*WORK TO COMPLETE*
If a line of the records contains the string "countNext", copy it out.

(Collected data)
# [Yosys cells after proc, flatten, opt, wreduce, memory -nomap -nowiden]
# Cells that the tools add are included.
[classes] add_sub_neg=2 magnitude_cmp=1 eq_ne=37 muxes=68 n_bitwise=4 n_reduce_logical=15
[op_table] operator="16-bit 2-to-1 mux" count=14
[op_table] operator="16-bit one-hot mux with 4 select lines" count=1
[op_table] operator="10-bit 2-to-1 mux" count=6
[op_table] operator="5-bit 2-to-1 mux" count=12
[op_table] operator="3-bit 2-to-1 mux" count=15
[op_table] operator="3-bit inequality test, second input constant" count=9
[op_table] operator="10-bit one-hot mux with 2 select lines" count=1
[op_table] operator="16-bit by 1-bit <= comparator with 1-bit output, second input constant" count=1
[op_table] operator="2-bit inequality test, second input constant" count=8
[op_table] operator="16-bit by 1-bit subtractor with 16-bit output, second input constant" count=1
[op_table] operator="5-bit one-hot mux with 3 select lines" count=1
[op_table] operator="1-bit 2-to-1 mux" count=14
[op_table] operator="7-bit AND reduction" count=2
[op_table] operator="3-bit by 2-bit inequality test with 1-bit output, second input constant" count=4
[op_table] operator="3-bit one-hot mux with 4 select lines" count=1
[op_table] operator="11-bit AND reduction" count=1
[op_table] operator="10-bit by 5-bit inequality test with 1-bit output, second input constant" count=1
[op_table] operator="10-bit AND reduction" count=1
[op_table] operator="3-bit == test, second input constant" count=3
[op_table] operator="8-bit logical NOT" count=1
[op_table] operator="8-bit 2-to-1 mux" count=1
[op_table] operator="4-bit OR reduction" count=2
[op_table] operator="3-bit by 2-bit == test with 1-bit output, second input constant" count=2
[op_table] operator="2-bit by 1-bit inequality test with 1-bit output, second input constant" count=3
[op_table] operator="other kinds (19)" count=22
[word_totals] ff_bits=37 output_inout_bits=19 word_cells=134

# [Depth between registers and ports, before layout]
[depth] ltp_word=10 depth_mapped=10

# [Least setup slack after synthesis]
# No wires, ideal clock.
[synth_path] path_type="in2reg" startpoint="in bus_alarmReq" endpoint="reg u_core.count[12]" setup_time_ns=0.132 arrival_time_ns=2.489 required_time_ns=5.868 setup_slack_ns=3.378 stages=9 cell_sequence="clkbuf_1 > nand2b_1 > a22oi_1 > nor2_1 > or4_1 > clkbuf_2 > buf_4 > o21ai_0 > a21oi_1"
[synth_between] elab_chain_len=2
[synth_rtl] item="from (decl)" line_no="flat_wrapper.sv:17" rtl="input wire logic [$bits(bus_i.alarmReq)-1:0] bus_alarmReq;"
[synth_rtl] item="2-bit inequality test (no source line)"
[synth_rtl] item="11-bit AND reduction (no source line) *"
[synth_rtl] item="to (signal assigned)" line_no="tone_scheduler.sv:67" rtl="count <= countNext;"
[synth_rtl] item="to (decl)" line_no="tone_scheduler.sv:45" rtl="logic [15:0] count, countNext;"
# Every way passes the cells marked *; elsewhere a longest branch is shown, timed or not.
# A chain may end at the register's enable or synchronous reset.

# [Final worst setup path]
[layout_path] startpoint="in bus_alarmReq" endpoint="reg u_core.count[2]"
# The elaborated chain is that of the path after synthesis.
===== src/rtl/ddrx_splitter_pkg.sv =====
// Shared definitions for the DDRx command burst splitter: FSM state encoding
// and the beat count used when a command arrives with a zero burst length.
package ddrx_splitter_pkg;

  typedef enum logic [0:0] {
    IDLE  = 1'b0,
    BURST = 1'b1
  } split_state_t;

  // A burst length of zero is issued as a single-word burst.
  localparam int unsigned ZERO_BURSTLEN_BEATS = 1;

endpackage : ddrx_splitter_pkg
$ cat config.mk
export PLATFORM = sky130hd
export DESIGN_NAME = pc_sequencer_flat
export DESIGN_NICKNAME = d
export VERILOG_FILES = /design/src/rtl/cpu_types_pkg.sv /design/src/rtl/pc_sequencer_if.sv /design/src/rtl/pc_seq_perf.sv /design/src/rtl/pc_sequencer.sv /design/src/flat_wrapper.sv
export SDC_FILE = /design/constraint.sdc
export NUM_CORES = 1
export LEC_CHECK = 0
export ABC_CLOCK_PERIOD_IN_PS = 3000
export CAP_MARGIN = 10
export CORE_MARGIN = 5
export CORE_UTILIZATION = 40
export DETAILED_ROUTE_END_ITERATION = 6
export PLACE_DENSITY = 0.79
export SLEW_MARGIN = 40
export SYNTH_ARGS = -nofsm -noshare
export SYNTH_HDL_FRONTEND = slang
export SYNTH_SLANG_ARGS = --single-unit
$ cat constraint.sdc
create_clock -name CLK -period 3 [get_ports CLK]
set_input_delay 0.3 -clock CLK [delete_from_list [all_inputs] [get_ports CLK]]
set_output_delay 0.3 -clock CLK [all_outputs]
set_load 0.03 [all_outputs]
$ cat src/rtl/cpu_types_pkg.sv
// Shared CPU types: machine word, PC sequencer states and fetch increment.
// Imported by the fetch-stage PC sequencer slice.
package cpu_types_pkg;

  typedef logic [31:0] word_t;

  typedef enum logic [1:0] {
    RUN,
    REDIR_WAIT,
    HALTED
  } pcseq_state_t;

  localparam word_t PC_INCR = 32'd4;

endpackage

$ cat src/rtl/pc_sequencer_if.sv
// Bus between the PC sequencer, hazard unit, imem interface and PC register.
// PC_SEQ_PERF_EN adds the stall_cycles / redirect_count counter outputs.
interface pc_sequencer_if;
  import cpu_types_pkg::*;

  word_t PC;
  logic  ihit;
  logic  hazard_stall;
  logic  jmp_valid;
  word_t jmp_target;
  logic  br_valid;
  word_t br_target;
  logic  halt;
  word_t next_PC;
  logic  pc_stall;
  logic  iREN;
  logic  flush_if;
  logic  halted;
`ifdef PC_SEQ_PERF_EN
  word_t stall_cycles;
  word_t redirect_count;
`endif

  modport master (
    input  PC, ihit, hazard_stall,
    input  jmp_valid, jmp_target,
    input  br_valid, br_target, halt,
    output next_PC, pc_stall, iREN,
    output flush_if, halted
`ifdef PC_SEQ_PERF_EN
    , stall_cycles, redirect_count
`endif
  );

  modport slave (
    output PC, ihit, hazard_stall,
    output jmp_valid, jmp_target,
    output br_valid, br_target, halt,
    input  next_PC, pc_stall, iREN,
    input  flush_if, halted
`ifdef PC_SEQ_PERF_EN
    , stall_cycles, redirect_count
`endif
  );

endinterface

$ cat src/rtl/pc_seq_perf.sv
// Fetch performance counters: non-halted stall cycles and accepted redirects.
// Only instantiated when PC_SEQ_PERF_EN is defined; both counters wrap.
module pc_seq_perf
  import cpu_types_pkg::*;
(
  input  logic  CLK,
  input  logic  nRST,
  input  logic  stallInc,
  input  logic  redirInc,
  output word_t stall_cycles,
  output word_t redirect_count
);

  word_t stallCnt;
  word_t redirCnt;

  always_ff @(posedge CLK or negedge nRST) begin
    if (!nRST) begin
      stallCnt <= '0;
      redirCnt <= '0;
    end else begin
      if (stallInc) stallCnt <= stallCnt + 32'd1;
      if (redirInc) redirCnt <= redirCnt + 32'd1;
    end
  end

  assign stall_cycles   = stallCnt;
  assign redirect_count = redirCnt;

endmodule

$ cat src/rtl/pc_sequencer.sv
// Fetch-stage PC sequencer: next-PC select, redirect hold and halt FSM.
// Optional PC_SEQ_PERF_EN adds the pc_seq_perf counter block.
module pc_sequencer
  import cpu_types_pkg::*;
#(
  parameter word_t RESET_PC = '0
) (
  input logic           CLK,
  input logic           nRST,
  pc_sequencer_if.master bus
);

  pcseq_state_t state, nextState;
  word_t        pendTarget, nextPend;
  word_t        seqPc, redirTarget;
  logic         redirReq, redirAcc;

  assign seqPc       = bus.PC + PC_INCR;
  assign redirReq    = bus.br_valid |
                       (bus.jmp_valid & ~bus.hazard_stall);
  assign redirTarget = bus.br_valid ? bus.br_target
                                    : bus.jmp_target;

  always_comb begin
    nextState    = state;
    nextPend     = pendTarget;
    redirAcc     = 1'b0;
    bus.next_PC  = seqPc;
    bus.pc_stall = 1'b0;
    bus.iREN     = 1'b1;
    bus.flush_if = 1'b0;
    unique case (state)
      RUN: begin
        if (redirReq) begin
          redirAcc     = 1'b1;
          bus.flush_if = 1'b1;
          if (bus.ihit) begin
            bus.next_PC = redirTarget;
          end else begin
            nextPend     = redirTarget;
            bus.pc_stall = 1'b1;
            nextState    = REDIR_WAIT;
          end
        end else if (bus.halt) begin
          bus.pc_stall = 1'b1;
          nextState    = HALTED;
        end else begin
          bus.pc_stall = ~(bus.ihit & ~bus.hazard_stall);
        end
      end
      REDIR_WAIT: begin
        // the in-flight fetch is wrong-path; only a newer branch matters
        bus.flush_if = 1'b1;
        if (bus.br_valid) begin
          nextPend = bus.br_target;
          redirAcc = 1'b1;
        end
        bus.next_PC = nextPend;
        if (bus.ihit) nextState = RUN;
        else bus.pc_stall = 1'b1;
      end
      HALTED: begin
        bus.iREN     = 1'b0;
        bus.pc_stall = 1'b1;
      end
      default: nextState = RUN;
    endcase
  end

  always_ff @(posedge CLK or negedge nRST) begin
    if (!nRST) begin
      state      <= RUN;
      pendTarget <= RESET_PC;
      bus.halted <= 1'b0;
    end else begin
      state      <= nextState;
      pendTarget <= nextPend;
      bus.halted <= (nextState == HALTED);
    end
  end

`ifdef PC_SEQ_PERF_EN
  pc_seq_perf uPerf (
    .CLK            (CLK),
    .nRST           (nRST),
    .stallInc       (bus.pc_stall & (state != HALTED)),
    .redirInc       (redirAcc),
    .stall_cycles   (bus.stall_cycles),
    .redirect_count (bus.redirect_count)
  );
`else
  logic unusedRedirAcc;
  assign unusedRedirAcc = redirAcc;
`endif

endmodule

$ cat src/flat_wrapper.sv
// flat-port wrapper written by rule: the top's interface ports become plain ports
module pc_sequencer_flat import cpu_types_pkg::*;
#(
  parameter word_t RESET_PC = '0
)
  (CLK, nRST, bus_PC, bus_ihit, bus_hazard_stall, bus_jmp_valid, bus_jmp_target, bus_br_valid, bus_br_target, bus_halt, bus_next_PC, bus_pc_stall, bus_iREN, bus_flush_if, bus_halted);
  pc_sequencer_if bus_i ();
  input logic CLK;
  input logic nRST;
  input wire logic [$bits(bus_i.PC)-1:0] bus_PC;
  input wire logic [$bits(bus_i.ihit)-1:0] bus_ihit;
  input wire logic [$bits(bus_i.hazard_stall)-1:0] bus_hazard_stall;
  input wire logic [$bits(bus_i.jmp_valid)-1:0] bus_jmp_valid;
  input wire logic [$bits(bus_i.jmp_target)-1:0] bus_jmp_target;
  input wire logic [$bits(bus_i.br_valid)-1:0] bus_br_valid;
  input wire logic [$bits(bus_i.br_target)-1:0] bus_br_target;
  input wire logic [$bits(bus_i.halt)-1:0] bus_halt;
  output wire logic [$bits(bus_i.next_PC)-1:0] bus_next_PC;
  output wire logic [$bits(bus_i.pc_stall)-1:0] bus_pc_stall;
  output wire logic [$bits(bus_i.iREN)-1:0] bus_iREN;
  output wire logic [$bits(bus_i.flush_if)-1:0] bus_flush_if;
  output wire logic [$bits(bus_i.halted)-1:0] bus_halted;
  assign bus_i.PC = bus_PC;
  assign bus_i.ihit = bus_ihit;
  assign bus_i.hazard_stall = bus_hazard_stall;
  assign bus_i.jmp_valid = bus_jmp_valid;
  assign bus_i.jmp_target = bus_jmp_target;
  assign bus_i.br_valid = bus_br_valid;
  assign bus_i.br_target = bus_br_target;
  assign bus_i.halt = bus_halt;
  assign bus_next_PC = bus_i.next_PC;
  assign bus_pc_stall = bus_i.pc_stall;
  assign bus_iREN = bus_i.iREN;
  assign bus_flush_if = bus_i.flush_if;
  assign bus_halted = bus_i.halted;
  pc_sequencer #(.RESET_PC(RESET_PC)) u_core (.CLK(CLK), .nRST(nRST), .bus(bus_i));
endmodule
# --- Word-level counts from Yosys, hierarchy flattened ---
# Cells that the tools add are included.
# Widths: inputs -> output; s select.
totals:
  out_inout_bits: 36
  latchBits: 0
  regBits: 35
  mem_bits_ro: 0
  n_memories: 0
  ramBits: 0
classes:
  shift: 0
  muxes: 20
  magnitude_cmp: 0
  add_sub_neg: 1
  div_mod_pow: 0
  n_eq_ne: 5
  n_mul: 0
  reduce_logical: 3
  n_bitwise: 5
ops:
  columns: ["cell", "count"]
  rows:
  - ["$mux 32", 6]
  - ["$pmux 32 s2", 2]
  - ["$add 32x3->32 const B", 1]
  - ["$mux 2", 4]
  - ["$pmux 2 s3", 1]
  - ["$mux 1", 5]
  - ["$eq 2x2->1 const B", 2]
  - ["$pmux 1 s3", 1]
  - ["$reduce_and 3->1", 1]
  - ["$and 1x1->1", 2]
  - ["$eq 2x1->1 const B", 1]
  - ["$logic_not 2->1", 1]
  - ["$ne 2x1->1 const B", 1]
  - ["$ne 2x2->1 const B", 1]
  - ["$not 1->1", 2]
  - ["$pmux 1 s2", 1]
  - ["$reduce_bool 2->1", 1]
  - ["$or 1x1->1", 1]

# --- Logic depth before layout (Yosys ltp) ---
# Gate-level depths: netlist (run 1).
logic_depth:
  depth_word: 6
  ltp_mapped: 7
  depth_no_buf: 6

# --- Worst setup path after synthesis (run 1) ---
# No wires, ideal clock.
synth_path:
  kind: "flip-flop to output port"
  startpoint: "register u_core.state[0]"
  endpoint: "output bus_next_PC[4]"
  slack_ps: 687
  arrival_ps: 2013
  path_stages_with_launch: 6
  required_time_ps: 2700
  path_cell_list: "dfrtp_1 > or3b_1 > a21oi_4 > buf_6 > a22oi_1 > o21ai_0"
synth_between:
  elab_chain_len: 2
  word_cells_on_any_way: 3
  cone_classes: "eq/ne: 1; mux: 1; reduce/logical: 1"
synth_lines:
  columns: ["element", "line_no", "rtl"]
  rows:
  - ["start: declaration", "pc_sequencer.sv:13", "pcseq_state_t state, nextState;"]
  - ["start signal: assignment", "pc_sequencer.sv:76", "state <= nextState;"]
  - ["$eq 2x1->1 or $logic_not 2->1 (tied branches)", "pc_sequencer.sv:32", "unique case (state)"]
  - ["$pmux 32 s2 *", "pc_sequencer.sv:32", null]
  - ["end: declaration", "flat_wrapper.sv:18", "output wire logic [$bits(bus_i.next_PC)-1:0] bus_next_PC;"]
# Every way passes the cells marked *; elsewhere a longest branch is shown, timed or not.

# --- Worst setup path in the final report (run 1) ---
layout_path:
  startpoint: "input bus_ihit"
  endpoint: "output bus_next_PC[7]"
layout_between:
  elab_chain_len: 3
layout_lines:
  columns: ["element", "line_no", "rtl"]
  rows:
  - ["start: declaration", "flat_wrapper.sv:11", "input wire logic [$bits(bus_i.ihit)-1:0] bus_ihit;"]
  - ["$mux 32", "pc_sequencer.sv:37", "if (bus.ihit) begin"]
  - ["$mux 32", "pc_sequencer.sv:34", "if (redirReq) begin"]
  - ["$pmux 32 s2", "pc_sequencer.sv:32", null]
# Every way passes these cells.

==> impl_metrics.tcl, run 1 <==
set metrics [dict create \
    run_status "complete, no violations" \
    clock_skew_ps 7.32 \
    start_kind "input port" \
    worst-path-max-fanout 28 \
    reg2reg_depth 6 \
    ys_seq_area_share_pct 26.9 \
    start_util_pct 40.3 \
    remaining_drc_errors 0 \
    final_max_slew_viol_count 0 \
    final_count_of_negative_setup_slack_endpoints 0 \
    grt_setup_unrepaired "no" \
    diodes 0 \
    antenna_violations_before_repair 0 \
    postRouteWirelength_um 12800 \
    met1_track_usage_gr_pct 31.0 \
    drt-wirelength-per-cell_um 20.0 \
    final_period_minus_worst_setup_slack_ps 2910 \
    grt_max_degree 37 \
    globalRouteMet2Util_pct 42.0 \
    yosys_register_bits 35 \
    reg_to_reg_slack_setup_ps 1000 \
    placedCellCount 632 \
    setup_tns_ps 0 \
    timing.critical_path.to "bus_next_PC[7]" \
    fin_hold_ws_ps 493 \
    timing_worst_slew_pin_value_ps 554 \
    synth-main-ff-cell "sky130_fd_sc_hd__dfrtp_1" \
    cts_made_buffers 5 \
    num_rows 33 \
    clock_sink_count 35 \
    tritonroute_pass_1_iters 5 \
    ys_async_sr_fraction_pct 100 \
    cts_max_level 2 \
    drt-initial-drc-count 374 \
    final_hold_viol_count 0 \
    io_buffers 138 \
    io_pins 139 \
    postSynthAreaPerCell_um2 8.36 \
    timing.critical_path.required_ps 2700 \
    grt.total_usage_pct 24.7 \
    dp_hpwl_um 9330 \
    dieWidth_um 100 \
    netlist_instances 390 \
    power.density_nw_per_um2 574 \
    grt_pass1_wl_um 19900 \
    worstSetupEndpointType "primary output" \
    synth-edff-count 0 \
    slew_headroom_pct 63.1 \
    timing.setup.critical_path_class "in -> out" \
    finish.cell_count_without_fillers 641 \
    clkTransAtPathRegs_ps 80 \
    clkLatencyLatePin_ps 300 \
    cts_tree "yes" \
    final_area_um2 5020 \
    grt_busiest_layer "met2" \
    post_cts.repair.setup_buffers 0 \
    layout-area-overhead-vs-synth_pct 54.0 \
    r2r-start "u_core.state[1]" \
    power_leakage_nw 1.86 \
    ctsRootBufferMaster "sky130_fd_sc_hd__clkbuf_8" \
    dieHeight_um 100 \
    ctsLongestPathBuffers 2 \
    layout.nets 639 \
    launching_element_of_the_worst_setup_path "bus_ihit" \
    crit-reg2reg-capture "u_core.pendTarget[10]" \
    floorplan.die_area_um2 10100 \
    power_mw 2.88 \
    synth_cell_type_count 44 \
    max-vdd-ir-drop_uv 298 \
    first_global_vias 3988 \
    post_drt_via_cell_ratio 6.24 \
    min_period_over_period_pct 96.9 \
    drive_gt1_share_pct 19.0 \
    multi_input_comb_area_um2 2210 \
    synth_nets 494 \
    ys.warnings.count 0 \
    place.gp.congestion 0.894 \
    drv.max_cap_violation_count 0 \
    worst_hold_class "in -> async" \
    detailed_place.area_um2 4840 \
    grt.overflow.total 0 \
    use_met3_pct 5.00 \
    sequential_cell_area_um2 876 \
    design.core.area_um2 8090 \
    vias 3997 \
    final_antenna_net_count 0 \
    final.fill_count 721 \
    critical_path_arrival_ps 2610 \
    syn-cell-area_um2 3260 \
    max_clock_freq_mhz 344 \
]
==> worst min path at each step <==
stage                     startpoint                    to  cells past startpoint
after detailed placement        nRST  u_core.pendTarget[6]                      1
after CTS                       nRST  u_core.pendTarget[4]                      1
final                           nRST  u_core.pendTarget[6]                      2
after floorplan                 nRST     u_core.bus.halted                      0
after global placement          nRST  u_core.pendTarget[6]                      1
after global routing            nRST  u_core.pendTarget[4]                      2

*RESPONSE TO THIS TASK*
[synth_rtl] item="to (signal assigned)" line_no="tone_scheduler.sv:67" rtl="count <= countNext;"
[synth_rtl] item="to (decl)" line_no="tone_scheduler.sv:45" rtl="logic [15:0] count, countNext;"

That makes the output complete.